Mass shooting near Darkley, County Antrim (1983)

The Darkley killings or Darkley massacre was a gun attack carried out on 20 November 1983 near the village of Darkley in County Armagh, Northern Ireland. Three gunmen attacked worshippers attending a church service at Mountain Lodge Pentecostal Church, killing three Protestant civilians and wounding seven. The attackers were members of the Irish National Liberation Army (INLA) acting on their own. They claimed responsibility using the cover name "Catholic Reaction Force", saying it was retaliation for recent sectarian attacks on Catholics by the loyalist "Protestant Action Force". The attack was condemned by the INLA leadership.

==Background==
In the months before the Darkley killings, several Catholic civilians were killed by loyalists. On 29 October 1983, a Catholic civilian member of the Workers' Party, David Nocher (26), was shot dead in Belfast. On 8 November, Catholic civilian Adrian Carroll (24) was shot dead in Armagh, UDR personnel were later convicted but the convictions were cleared on appeal for three of them (see UDR Four case). Carroll was the brother of an INLA member who was killed a year earlier. These attacks were claimed by the "Protestant Action Force" (PAF), a cover name used mostly by members of the Ulster Volunteer Force. It is believed the Darkley killings were primarily a retaliation for the killing of Carroll.

==Attack==
On the evening of Sunday 20 November, about sixty people were attending a church service at Mountain Lodge Pentecostal Church. The small, isolated wooden church was outside the village of Darkley, near the border with the Republic of Ireland and several miles from Armagh. As the service began, three masked gunmen arrived, and opened fire on those standing at the entrance. Three church elders were killed: Harold Browne (59), Victor Cunningham (39) and David Wilson (44). The fatally wounded Wilson staggered into the service, where he collapsed and died. The gunmen then stood outside the building and sprayed it with bullets, wounding a further seven people, before fleeing in a car. The service was being tape-recorded when the attack took place. On the cassette tape, the congregation can be heard singing the hymn "Are You Washed in the Blood?", followed by the sound of gunfire. All of the victims were Protestant civilians.

==Aftermath==
In a telephone call to a journalist, a caller claimed responsibility for the attack on behalf of the "Catholic Reaction Force". He said it was "retaliation for the murderous sectarian campaign carried out by the Protestant Action Force" and added, "By this token retaliation we could easily have taken the lives of at least 20 more innocent Protestants. We serve notice on the PAF to call an immediate halt to their vicious indiscriminate campaign against innocent Catholics, or we will make the Darkley killings look like a picnic". The caller named nine Catholics who had been attacked.
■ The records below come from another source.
[/design/flow/design.v]
module sfr_file(
	input clock,
	input nreset,
	input [1:0] wren,
	input [4:0] wr_addr,
	input [7:0] write_data,
	input [4:0] rd_addr,
	output [7:0] read_data,
	output [15:0] w_ptr,
	output [15:0] x_ptr,
	output [15:0] y_ptr,
	output [15:0] z_ptr,
	output fb_segment,
	output [255:0] sfr_file_out
);
	integer i;
	reg [7:0] sfr_array [0:31];
	reg [7:0] out_data = 0;
	initial
	begin
		for(i=0;i<32;i=i+1)
		begin
			sfr_array[i] <= 0;
		end
	end
	always @ (negedge clock)
	begin
		if(nreset == 1'b1)
		begin
			for(i=0;i<32;i=i+1)
			begin
				sfr_array[i] <= 0;
			end
		end
		else
		begin
			if(wren == 2'b01)
			begin
				sfr_array[wr_addr] <= write_data;
			end
			else if(wren == 2'b10)
			begin
				out_data <= sfr_array[rd_addr];
			end
			else
			begin
				out_data <= 8'h00;
			end
		end
	end
	assign sfr_file_out[7:0] = sfr_array[0];
	assign sfr_file_out[15:8] = sfr_array[1];
	assign sfr_file_out[23:16] = sfr_array[2];
	assign sfr_file_out[31:24] = sfr_array[3];
	assign sfr_file_out[40:32] = sfr_array[4];
	assign sfr_file_out[48:41] = sfr_array[5];
	assign sfr_file_out[56:49] = sfr_array[6];
	assign sfr_file_out[63:57] = sfr_array[7];
	assign sfr_file_out[71:64] = sfr_array[8];
	assign sfr_file_out[79:72] = sfr_array[9];
	assign sfr_file_out[87:80] = sfr_array[10];
	assign sfr_file_out[95:88] = sfr_array[11];
	assign sfr_file_out[103:96] = sfr_array[12];
	assign sfr_file_out[111:104] = sfr_array[13];
	assign sfr_file_out[119:112] = sfr_array[14];
	assign sfr_file_out[127:120] = sfr_array[15];
	assign sfr_file_out[135:128] = sfr_array[16];
	assign sfr_file_out[143:136] = sfr_array[17];
	assign sfr_file_out[151:144] = sfr_array[18];
	assign sfr_file_out[159:152] = sfr_array[19];
	assign sfr_file_out[167:160] = sfr_array[20];
	assign sfr_file_out[175:168] = sfr_array[21];
	assign sfr_file_out[183:176] = sfr_array[22];
	assign sfr_file_out[191:184] = sfr_array[23];
	assign sfr_file_out[199:192] = sfr_array[24];
	assign sfr_file_out[207:200] = sfr_array[25];
	assign sfr_file_out[215:208] = sfr_array[26];
	assign sfr_file_out[223:216] = sfr_array[27];
	assign sfr_file_out[231:224] = sfr_array[28];
	assign sfr_file_out[239:232] = sfr_array[29];
	assign sfr_file_out[247:240] = sfr_array[30];
	assign sfr_file_out[255:248] = sfr_array[31];
	assign w_ptr[7:0] = sfr_array[0];
	assign w_ptr[15:8] = sfr_array[1];
	assign x_ptr[7:0] = sfr_array[2];
	assign x_ptr[15:8] = sfr_array[3];
	assign y_ptr[7:0] = sfr_array[4];
	assign y_ptr[15:8] = sfr_array[5];
	assign z_ptr[7:0] = sfr_array[6];
	assign z_ptr[15:8] = sfr_array[7];
	assign fb_segment = sfr_array[8][1];
	assign read_data = out_data;
endmodule
[/design/flow/config.mk]
export PLATFORM = sky130hd
export DESIGN_NAME = sfr_file
export DESIGN_NICKNAME = sfr_file
export VERILOG_FILES = /design/flow/design.v
export SDC_FILE = /design/flow/constraint.sdc
export NUM_CORES = 4
export LEC_CHECK = 1
export CORE_UTILIZATION = 30
[/design/flow/constraint.sdc]
current_design sfr_file

set clk_period 5.0
set clk_io_pct 0.2

create_clock -name clk0 -period $clk_period [get_ports {clock}]

set non_clock_inputs [all_inputs -no_clocks]
set_input_delay [expr $clk_period * $clk_io_pct] -clock clk0 $non_clock_inputs
set_output_delay [expr $clk_period * $clk_io_pct] -clock clk0 [all_outputs]
[/design/flow/run.sh]
#!/bin/bash
# OpenROAD 26Q1-2900-gdf79404cd8, Yosys 0.63+post, stock flow scripts
make -C /OpenROAD-flow-scripts/flow DESIGN_CONFIG=/design/flow/config.mk WORK_HOME=/design/flow/orfs finish
==> results.txt <==
Observations from the implementation run.

Place:
- The run puts the placement-stage worst setup slack at -601 ps.
- The run puts the port buffer count at 349.
- Per the placement report, the placed cell count is 1,724.
- The run gives the HPWL after detailed placement as 33,100 um.
- The run gives the instance area after placement as 17,000 um2.
- The run gives the weighted congestion reported at the end of routability-driven placement as 0.877.

Synthesis:
- The run gives the total cells reported by yosys after synthesis as 859.
- The run puts the per-instance average area after synthesis at 14.9 um2.
- The run puts the mapped cell area at 12,800 um2.
- The run puts the chip area line of the yosys report at 12,800 um2.
- The run puts the proportion of synthesized chip area in sequential cells at 0.619.
- The most used flip-flop cell after synthesis is sky130_fd_sc_hd__edfxtp_1.
- The run gives the flip-flop and latch count after synthesis as 264.
- After technology mapping, the gate count stands at 859.
- Counting flops with an async set or reset pin after synthesis yields a share of 0.
- The run gives the area share of the largest cell type after synthesis as 0.619.
- The run gives the number of enable-type register cells in the synthesized netlist as 264.
- The synthesized design spends more area on one cell type than any other, namely sky130_fd_sc_hd__edfxtp_1.
- The netlist uses 37 different library cells.
- The run puts the tally of yosys warning messages at 1.
- For reference, the top cells by area after synthesis are sky130_fd_sc_hd__edfxtp_1 62%, sky130_fd_sc_hd__and2_1 13%, sky130_fd_sc_hd__mux4_1 5.7%.

Pwr:
- The worst VDD IR drop from the latest analysis is 304 uV.
- The run puts the cell area power density at 325 nW/um2.
- The run puts the overall power consumption at 6.48 mW.
- The run puts the leakage power of the design at 9.51 nW.

Floorplan:
- The run gives the chip area as 43,500 um2.
- The run puts the core utilization before placement at 0.305.
- The run puts the vertical extent of the die at 209 um.
- The run puts the floorplan row count at 75.
- The run puts the number of top-level design ports at 351.
- The run puts the floorplan die width at 209 um.
- The run puts the placeable core region at 42,000 um2.

Hold path:
- The number of cells on the worst hold path is listed as 4.
- In this run the most critical hold path is launched from sfr_array[24][1].
- The endpoint of the worst hold path is reported as out_data[1].
- The run gives the class of the most critical hold timing path as register to register.

GRT:
- The run gives the initial antenna violation count as 4.
- The run puts the overall track demand over capacity in global routing at 0.228.
- The run gives the number of global-route vias before repair as 11,000.
- The run gives the total congestion overflow after global routing as 0.
- The run gives the wire length of the first global-routing pass as 66,900 um.
- The run puts the pin count of the biggest net entering global routing at 33.

STA:
- Setup repair after global routing could not meet its margin everywhere.
- Per the final timing report, the hold violations number 0.
- The run gives the count of endpoints failing setup in the final report as 1.
- The run puts the worst relative slew slack at 0.572.
- The run gives the number of max-slew violations in the final report as 0.
- The run gives the actual transition at the worst max-transition pin as 635 ps.
- The run gives the worst path setup slack after routing as -1.87 ps.
- The run puts the worst setup skew after layout at 21.0 ps.
- The run puts the worst hold-check slack at 932 ps.

Clock tree:
- Per the post-CTS timing run, clock transition at the registers of the reported paths is 40 ps.
- The run gives the maximum root-to-sink buffer count as 3.
- The run gives the total CTS buffers as 30.
- The run puts the hold buffer count at CTS at 0.
- TritonCTS built the clock tree.
- Clock tree synthesis found a total of 264 sinks.
- The run puts the number of H-tree levels at 1.
- The run gives the insertion delay to the later sink of the worst-skew pair as 620 ps.
- The cell sitting at the root of the clock tree is a sky130_fd_sc_hd__clkbuf_16.

Cells and area:
- The run puts the area growth from synthesis to layout at 55.7%.
- The run gives the final standard cell count with taps included and fillers excluded as 2,145.
- The most common logic cells in the final layout are 269 x sky130_fd_sc_hd__inv_1, 264 x sky130_fd_sc_hd__edfxtp_1, 257 x sky130_fd_sc_hd__and2_1, 190 x sky130_fd_sc_hd__buf_4, 176 x sky130_fd_sc_hd__clkdlybuf4s50_1.
- The run puts the finished layout cell area at 19,900 um2.
- The run gives the ratio of cells with drive above 1 in the final layout as 0.196.
- The run gives the top logic cell by instance count in the layout as sky130_fd_sc_hd__inv_1.

Route:
- For this sky-water flow run, the detailed-routed wirelength per cell is reported as 21.9 um.
- The run gives the violation count after the first detailed-routing iteration as 605.
- The run gives the via count of the routed design as 9,958.
- The run puts the count of nets left with antenna violations after detail routing at 0.
- The run puts the number of design rule violations left after detail routing at 0.
- The run gives the average via count per standard cell as 4.64.
- The first TritonRoute pass finished after 5 iterations.
- The run gives the total wire length after detailed routing as 47,000 um.

Run:
- The number of maximum-capacitance violations recorded for the run is 0.
- The run puts the tally of OpenROAD warnings at 290.

Setup path:
- The critical path in this run is classified as input port to register.
- STA puts the critical path data arrival time at 2820 ps.
- The run gives the data required time of the worst path as 2820 ps.
- Counting cells, the worst reg-to-reg path comes to 6.
- Looking at the reg2reg group, the worst path starts from sfr_array[1][5].
- In this run the critical register-to-register path is captured at out_data[5].
- The run puts the maximum fanout along the worst path at 17.
- Setup slack on the worst reg-to-reg path comes out at 2970 ps.
- STA classifies the critical path startpoint as an input port.
- The run gives the element type at the critical path end as a register.

Run status:
- The final reports fail on setup timing.
- The flow ran to the end, but the final reports show violations.
power by group:
part	internal [mW]	switching [mW]
combinational	0.404	0.273
clock	1.67	1.47
sequential	2.57	0.0973
registers in the layout, indices dropped and copies added (netlist names):
register / cells
sfr_array: 256
out_data: 8
per-stage QoR:
stage           util  TNS [ps]
6_report       0.474     -1.87
5_1_grt        0.474     -27.6
4_1_cts        0.462         0
3_5_place_dp   0.404   -197240
3_3_place_gp   0.404   -197520
2_1_floorplan      -         0
layout make-up:
cell class                      instances  area, um2
Inverter                                2       7.51
Clock inverter                        286       1250
Timing Repair Buffer                  545       5220
Fill cell                            3587      22100
Clock buffer                           31        776
Antenna cell                            2       5.00
Multi-Input combinational cell        476       4080
Sequential cell                       264       7930
Tap cell                              539        674
cells by family (layout without fill, tap and decap cells):
logic type | after synthesis | in the layout | synth area share
buf+inv | 119 | 864 | 0.0631
flops | 264 | 264 | 0.619
other cells | 1 | 3 | 0.000293
mux | 88 | 88 | 0.132
compound gates | 39 | 39 | 0.0231
simple gates | 348 | 348 | 0.163
what timing repair did:
action / CTS / global route
gates resized: 72 / 103
endpoints found under the setup margin: 136 / 130
gates cloned: 0 / 0
buffers inserted: 71 / 33
routing by layer:
layer	track usage	wire (um)	vias to the layer above
met5	0	14	-
met4	0.0751	1040	2
met3	0.140	5780	60
met2	0.334	22000	578
met1	0.287	18200	4767
li1	-	-	4551
cell usage after synthesis, drive strengths merged, types with 2 or more instances:
master   instances
edfxtp         264
and2           257
buf             84
mux4            56
nor2            37
mux2i           32
or2             32
clkbuf          30
a221o            8
a22oi            8
a31oi            8
nand2            7
a221oi           6
o21ai            6
inv              3
nand2b           3
nand3b           3
nor2b            3
o2111ai          2
or3b             2
how the worst max path moves through the flow:
stage                     from                end  depth (start not counted)
finish              rd_addr[0]        out_data[2]                          7
global route  sfr_array[19][5]  sfr_file_out[157]                          1
CTS            sfr_array[1][1]           w_ptr[9]                          1
critical path, cell delays in order:
cell	delay, ps
sky130_fd_sc_hd__clkdlybuf4s50_1	500
sky130_fd_sc_hd__buf_12	170
sky130_fd_sc_hd__buf_4	200
sky130_fd_sc_hd__inv_2	70
sky130_fd_sc_hd__buf_4	170
sky130_fd_sc_hd__o21ai_0	530
sky130_fd_sc_hd__a31oi_1	160
Power figures rest on the tool's default switching activity, not on a simulated workload.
The name "Catholic Reaction Force" had never been used before, and police said they believed the attack was carried out by members of the INLA. The INLA condemned the attack and denied direct involvement, but said it was investigating the involvement of INLA members or weapons. A week later, INLA leader Dominic McGlinchey admitted that one of the gunmen had been an INLA member and admitted supplying him with the gun, but said there was no justification for the attack. The INLA member's brother had been killed by loyalists. McGlinchey explained that the INLA member had asked him for a gun to shoot a known loyalist who had been involved in sectarian killings. However, "clearly deranged by the death of his brother", he "used it instead to attack the Darkley Gospel Hall". McGlinchey said: "he must have been unbalanced or something to have gone and organised this killing. We are conducting an inquiry".

There were reprisal sectarian attacks on Catholics in North Belfast, Lisburn, and Portadown within 24 hours of the Darkley massacre. On 5 December, fifteen days after the Darkley attack, the PAF shot dead INLA member Joseph Craven (26) in Newtownabbey.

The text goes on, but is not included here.